What you have to do: Only a number is wanted: how many lines in the records below contain "buffer"?

Saved data entries
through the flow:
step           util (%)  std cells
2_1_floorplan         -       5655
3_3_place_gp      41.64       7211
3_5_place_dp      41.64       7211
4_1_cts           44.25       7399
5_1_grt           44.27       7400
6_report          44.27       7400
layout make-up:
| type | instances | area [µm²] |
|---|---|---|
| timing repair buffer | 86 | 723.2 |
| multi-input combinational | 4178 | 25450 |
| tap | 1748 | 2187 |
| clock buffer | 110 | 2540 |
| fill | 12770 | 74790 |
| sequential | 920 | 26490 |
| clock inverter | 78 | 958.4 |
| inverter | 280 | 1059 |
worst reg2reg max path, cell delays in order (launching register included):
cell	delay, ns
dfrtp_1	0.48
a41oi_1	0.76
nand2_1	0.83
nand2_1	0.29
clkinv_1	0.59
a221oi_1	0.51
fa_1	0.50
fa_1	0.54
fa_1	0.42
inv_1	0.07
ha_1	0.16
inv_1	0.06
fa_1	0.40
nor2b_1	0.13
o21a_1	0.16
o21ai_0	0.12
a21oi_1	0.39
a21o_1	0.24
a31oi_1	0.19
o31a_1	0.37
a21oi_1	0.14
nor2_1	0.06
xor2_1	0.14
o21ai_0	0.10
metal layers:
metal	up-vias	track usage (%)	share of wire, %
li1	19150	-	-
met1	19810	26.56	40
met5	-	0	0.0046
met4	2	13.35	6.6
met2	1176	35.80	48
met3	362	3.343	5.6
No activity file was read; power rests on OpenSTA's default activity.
$ cat src/hw/rtl/mdns_pkg.sv
// Shared types, codes and character tables for the datagram to sentence converter.
// No dependencies; every other file refers to it by scoped names.
package mdns_pkg;

    // datagram command codes
    localparam logic [7:0] CMD_DEPTH       = 8'h00;
    localparam logic [7:0] CMD_WIND_ANGLE  = 8'h10;
    localparam logic [7:0] CMD_WIND_SPEED  = 8'h11;
    localparam logic [7:0] CMD_WATER_SPEED = 8'h20;

    // characters
    localparam logic [7:0] CH_CR     = 8'h0D;
    localparam logic [7:0] CH_LF     = 8'h0A;
    localparam logic [7:0] CH_DOLLAR = 8'h24;
    localparam logic [7:0] CH_STAR   = 8'h2A;
    localparam logic [7:0] CH_DOT    = 8'h2E;
    localparam logic [7:0] CH_ZERO   = 8'h30;
    localparam logic [7:0] CH_UPPER  = 8'h37;   // 'A' - 10
    localparam logic [7:0] CH_METRE  = 8'h4D;   // 'M'

    // binary to decimal conversion
    localparam int BIN_W      = 28;
    localparam int BCD_DIGITS = 9;
    localparam int BCD_W      = 4 * BCD_DIGITS;
    localparam int NUM_DIGITS = 6;
    localparam int NUM_W      = 4 * NUM_DIGITS;
    localparam int POS_W      = 3;
    // metres in tenths: drop the four low decimal digits of raw * 3048
    localparam int DROP_DIGITS = 4;
    localparam logic [BIN_W-1:0] FEET_TO_METRES = BIN_W'(3048);

    typedef enum logic [1:0] {
        K_MWV,
        K_DBT,
        K_VHW
    } t_kind;

    typedef struct packed {
        t_kind              kind;
        logic               metric;
        logic [NUM_W-1:0]   num1;
        logic [NUM_W-1:0]   num2;
        logic [POS_W-1:0]   lead1;
        logic [POS_W-1:0]   lead2;
    } t_job;

    typedef enum logic [1:0] {
        FE_IDLE,
        FE_CONV,
        FE_PUSH
    } t_fe_state;

    typedef enum logic [3:0] {
        BE_IDLE,
        BE_PRE,
        BE_NUM,
        BE_DOT,
        BE_FRAC,
        BE_MID,
        BE_POST,
        BE_STAR,
        BE_HEX_HI,
        BE_HEX_LO,
        BE_CR,
        BE_LF
    } t_be_state;

    typedef enum logic [1:0] {
        SEG_PRE,
        SEG_MID,
        SEG_POST
    } t_seg;

    // fixed text of all three sentences, first character in the top byte
    localparam int LIT_LEN   = 47;
    localparam int LIT_IDX_W = 6;
    localparam logic [8*LIT_LEN-1:0] LIT_TEXT =
        "$INMWV,,T,,K,A$INDBT,,f,,M,,F$INVHW,,T,,M,,N,,K";

    function automatic logic [7:0] lit_char(input logic [LIT_IDX_W-1:0] idx);
        logic [7:0] ch;
        ch = 8'h00;
        if (int'(idx) < LIT_LEN) begin
            ch = LIT_TEXT[8*(LIT_LEN-1-int'(idx)) +: 8];
        end
        return ch;
    endfunction

    function automatic logic [LIT_IDX_W-1:0] seg_start(input t_kind k, input t_seg s);
        logic [LIT_IDX_W-1:0] r;
        r = '0;
        case (k)
            K_MWV: begin
                case (s)
                    SEG_PRE:  r = LIT_IDX_W'(0);
                    SEG_MID:  r = LIT_IDX_W'(7);
                    default:  r = LIT_IDX_W'(10);
                endcase
            end
            K_DBT: begin
                case (s)
                    SEG_PRE:  r = LIT_IDX_W'(14);
                    SEG_MID:  r = LIT_IDX_W'(21);
                    default:  r = LIT_IDX_W'(24);
                endcase
            end
            default: begin
                case (s)
                    SEG_PRE:  r = LIT_IDX_W'(29);
                    default:  r = LIT_IDX_W'(42);
                endcase
            end
        endcase
        return r;
    endfunction

    function automatic logic [LIT_IDX_W-1:0] seg_last(input t_kind k, input t_seg s);
        logic [LIT_IDX_W-1:0] r;
        r = '0;
        case (k)
            K_MWV: begin
                case (s)
                    SEG_PRE:  r = LIT_IDX_W'(6);
                    SEG_MID:  r = LIT_IDX_W'(9);
                    default:  r = LIT_IDX_W'(13);
                endcase
            end
            K_DBT: begin
                case (s)
                    SEG_PRE:  r = LIT_IDX_W'(20);
                    SEG_MID:  r = LIT_IDX_W'(23);
                    default:  r = LIT_IDX_W'(28);
                endcase
            end
            default: begin
                case (s)
                    SEG_PRE:  r = LIT_IDX_W'(41);
                    default:  r = LIT_IDX_W'(46);
                endcase
            end
        endcase
        return r;
    endfunction

    function automatic logic [7:0] digit_char(input logic [3:0] d);
        return CH_ZERO + {4'h0, d};
    endfunction

    function automatic logic [7:0] hex_char(input logic [3:0] v);
        logic [7:0] ch;
        if (v <= 4'd9) begin
            ch = CH_ZERO + {4'h0, v};
        end else begin
            ch = CH_UPPER + {4'h0, v};
        end
        return ch;
    endfunction

    // highest non-zero whole digit; the units digit always prints
    function automatic logic [POS_W-1:0] lead_pos(input logic [NUM_W-1:0] n);
        logic [POS_W-1:0] p;
        p = POS_W'(1);
        for (int i = 2; i < NUM_DIGITS; i++) begin
            if (n[4*i +: 4] != 4'h0) begin
                p = POS_W'(i);
            end
        end
        return p;
    endfunction

endpackage

$ cat src/hw/rtl/mdns_bcd.sv
// Shift-and-add-3 binary to BCD converter, one input bit per step.
// Depends on mdns_pkg for the widths.
module mdns_bcd (
    input  logic                         i_clk,
    input  logic                         i_load,
    input  logic                         i_step,
    input  logic [mdns_pkg::BIN_W-1:0]   i_value,
    output logic [mdns_pkg::BCD_W-1:0]   o_digits
);

    logic [mdns_pkg::BIN_W-1:0] r_bin;
    logic [mdns_pkg::BIN_W-1:0] n_bin;
    logic [mdns_pkg::BCD_W-1:0] r_bcd;
    logic [mdns_pkg::BCD_W-1:0] n_bcd;
    logic [mdns_pkg::BCD_W-1:0] adj;

    always_comb begin
        for (int d = 0; d < mdns_pkg::BCD_DIGITS; d++) begin
            if (r_bcd[4*d +: 4] >= 4'd5) begin
                adj[4*d +: 4] = r_bcd[4*d +: 4] + 4'd3;
            end else begin
                adj[4*d +: 4] = r_bcd[4*d +: 4];
            end
        end
        n_bcd = r_bcd;
        n_bin = r_bin;
        if (i_load) begin
            n_bcd = '0;
            n_bin = i_value;
        end else if (i_step) begin
            n_bcd = {adj[mdns_pkg::BCD_W-2:0], r_bin[mdns_pkg::BIN_W-1]};
            n_bin = {r_bin[mdns_pkg::BIN_W-2:0], 1'b0};
        end
    end

    always_ff @(posedge i_clk) begin
        r_bcd <= n_bcd;
        r_bin <= n_bin;
    end

    assign o_digits = r_bcd;

endmodule

$ cat src/hw/rtl/mdns_front.sv
// Front end: takes datagrams, keeps the wind state and converts the numbers to decimal.
// Depends on mdns_pkg and mdns_bcd; hands finished jobs to the job queue.
module mdns_front (
    input  logic                 i_clk,
    input  logic                 i_rst_n,
    input  logic                 i_push,
    output logic                 o_full,
    input  logic [7:0]           i_command_byte,
    input  logic [7:0]           i_data_byte_a,
    input  logic [7:0]           i_data_byte_b,
    input  logic [7:0]           i_data_byte_c,
    output logic                 o_job_push,
    input  logic                 i_job_full,
    output mdns_pkg::t_job       o_job
);

    localparam int CNT_W = $clog2(mdns_pkg::BIN_W);
    localparam logic [CNT_W-1:0] CNT_LAST = CNT_W'(mdns_pkg::BIN_W - 1);

    mdns_pkg::t_fe_state r_state;
    mdns_pkg::t_fe_state n_state;
    logic [CNT_W-1:0]    r_cnt;
    mdns_pkg::t_kind     r_kind;
    logic [15:0]         r_angle;
    logic [6:0]          r_whole;
    logic [3:0]          r_tenths;
    logic                r_metric;

    logic                        accept;
    logic                        known;
    mdns_pkg::t_kind             kind;
    logic [mdns_pkg::BIN_W-1:0]  val1;
    logic [mdns_pkg::BIN_W-1:0]  val2;
    logic                        conv_load;
    logic                        conv_step;
    logic [mdns_pkg::BCD_W-1:0]  dig1;
    logic [mdns_pkg::BCD_W-1:0]  dig2;
    logic [mdns_pkg::NUM_W-1:0]  num1;
    logic [mdns_pkg::NUM_W-1:0]  num2;

    assign accept = i_push && !o_full;

    // values in tenths; angle halves times five gives tenths of a degree
    always_comb begin
        known = 1'b1;
        kind  = mdns_pkg::K_MWV;
        val1  = '0;
        val2  = '0;
        case (i_command_byte)
            mdns_pkg::CMD_WIND_ANGLE: begin
                val1 = mdns_pkg::BIN_W'({i_data_byte_a, i_data_byte_b}) * mdns_pkg::BIN_W'(5);
                val2 = mdns_pkg::BIN_W'(r_whole) * mdns_pkg::BIN_W'(10)
                     + mdns_pkg::BIN_W'(r_tenths);
            end
            mdns_pkg::CMD_WIND_SPEED: begin
                val1 = mdns_pkg::BIN_W'(r_angle) * mdns_pkg::BIN_W'(5);
                val2 = mdns_pkg::BIN_W'(i_data_byte_a[6:0]) * mdns_pkg::BIN_W'(10)
                     + mdns_pkg::BIN_W'(i_data_byte_b[3:0]);
            end
            mdns_pkg::CMD_DEPTH: begin
                kind = mdns_pkg::K_DBT;
                val1 = mdns_pkg::BIN_W'({i_data_byte_b, i_data_byte_c});
                val2 = mdns_pkg::BIN_W'({i_data_byte_b, i_data_byte_c})
                     * mdns_pkg::FEET_TO_METRES;
            end
            mdns_pkg::CMD_WATER_SPEED: begin
                kind = mdns_pkg::K_VHW;
                val1 = mdns_pkg::BIN_W'({i_data_byte_a, i_data_byte_b});
            end
            default: begin
                known = 1'b0;
            end
        endcase
    end

    assign conv_load = accept && known;

    mdns_bcd u_bcd1 (
        .i_clk    (i_clk),
        .i_load   (conv_load),
        .i_step   (conv_step),
        .i_value  (val1),
        .o_digits (dig1)
    );

    mdns_bcd u_bcd2 (
        .i_clk    (i_clk),
        .i_load   (conv_load),
        .i_step   (conv_step),
        .i_value  (val2),
        .o_digits (dig2)
    );

    always_comb begin
        n_state = r_state;
        case (r_state)
            mdns_pkg::FE_IDLE: begin
                if (conv_load) begin
                    n_state = mdns_pkg::FE_CONV;
                end
            end
            mdns_pkg::FE_CONV: begin
                if (r_cnt == CNT_LAST) begin
                    n_state = mdns_pkg::FE_PUSH;
                end
            end
            mdns_pkg::FE_PUSH: begin
                if (!i_job_full) begin
                    n_state = mdns_pkg::FE_IDLE;
                end
            end
            default: begin
                n_state = mdns_pkg::FE_IDLE;
            end
        endcase
    end

    always_comb begin
        o_full     = (r_state != mdns_pkg::FE_IDLE);
        conv_step  = (r_state == mdns_pkg::FE_CONV);
        o_job_push = (r_state == mdns_pkg::FE_PUSH);
    end

    // metres keep only the digits above the dropped ones
    always_comb begin
        num1 = dig1[mdns_pkg::NUM_W-1:0];
        if (r_kind == mdns_pkg::K_DBT) begin
            num2 = mdns_pkg::NUM_W'(dig2[mdns_pkg::BCD_W-1:4*mdns_pkg::DROP_DIGITS]);
        end else begin
            num2 = dig2[mdns_pkg::NUM_W-1:0];
        end
        o_job.kind   = r_kind;
        o_job.metric = r_metric;
        o_job.num1   = num1;
        o_job.num2   = num2;
        o_job.lead1  = mdns_pkg::lead_pos(num1);
        o_job.lead2  = mdns_pkg::lead_pos(num2);
    end

    always_ff @(posedge i_clk) begin
        if (!i_rst_n) begin
            r_state  <= mdns_pkg::FE_IDLE;
            r_cnt    <= '0;
            r_angle  <= '0;
            r_whole  <= '0;
            r_tenths <= '0;
            r_metric <= 1'b0;
        end else begin
            r_state <= n_state;
            if (conv_load) begin
                r_cnt <= '0;
            end else if (conv_step) begin
                r_cnt <= r_cnt + CNT_W'(1);
            end
            if (accept && i_command_byte == mdns_pkg::CMD_WIND_ANGLE) begin
                r_angle <= {i_data_byte_a, i_data_byte_b};
            end
            if (accept && i_command_byte == mdns_pkg::CMD_WIND_SPEED) begin
                r_whole  <= i_data_byte_a[6:0];
                r_tenths <= i_data_byte_b[3:0];
                r_metric <= i_data_byte_a[7];
            end
        end
    end

    always_ff @(posedge i_clk) begin
        if (conv_load) begin
            r_kind <= kind;
        end
    end

endmodule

Exercise output: 2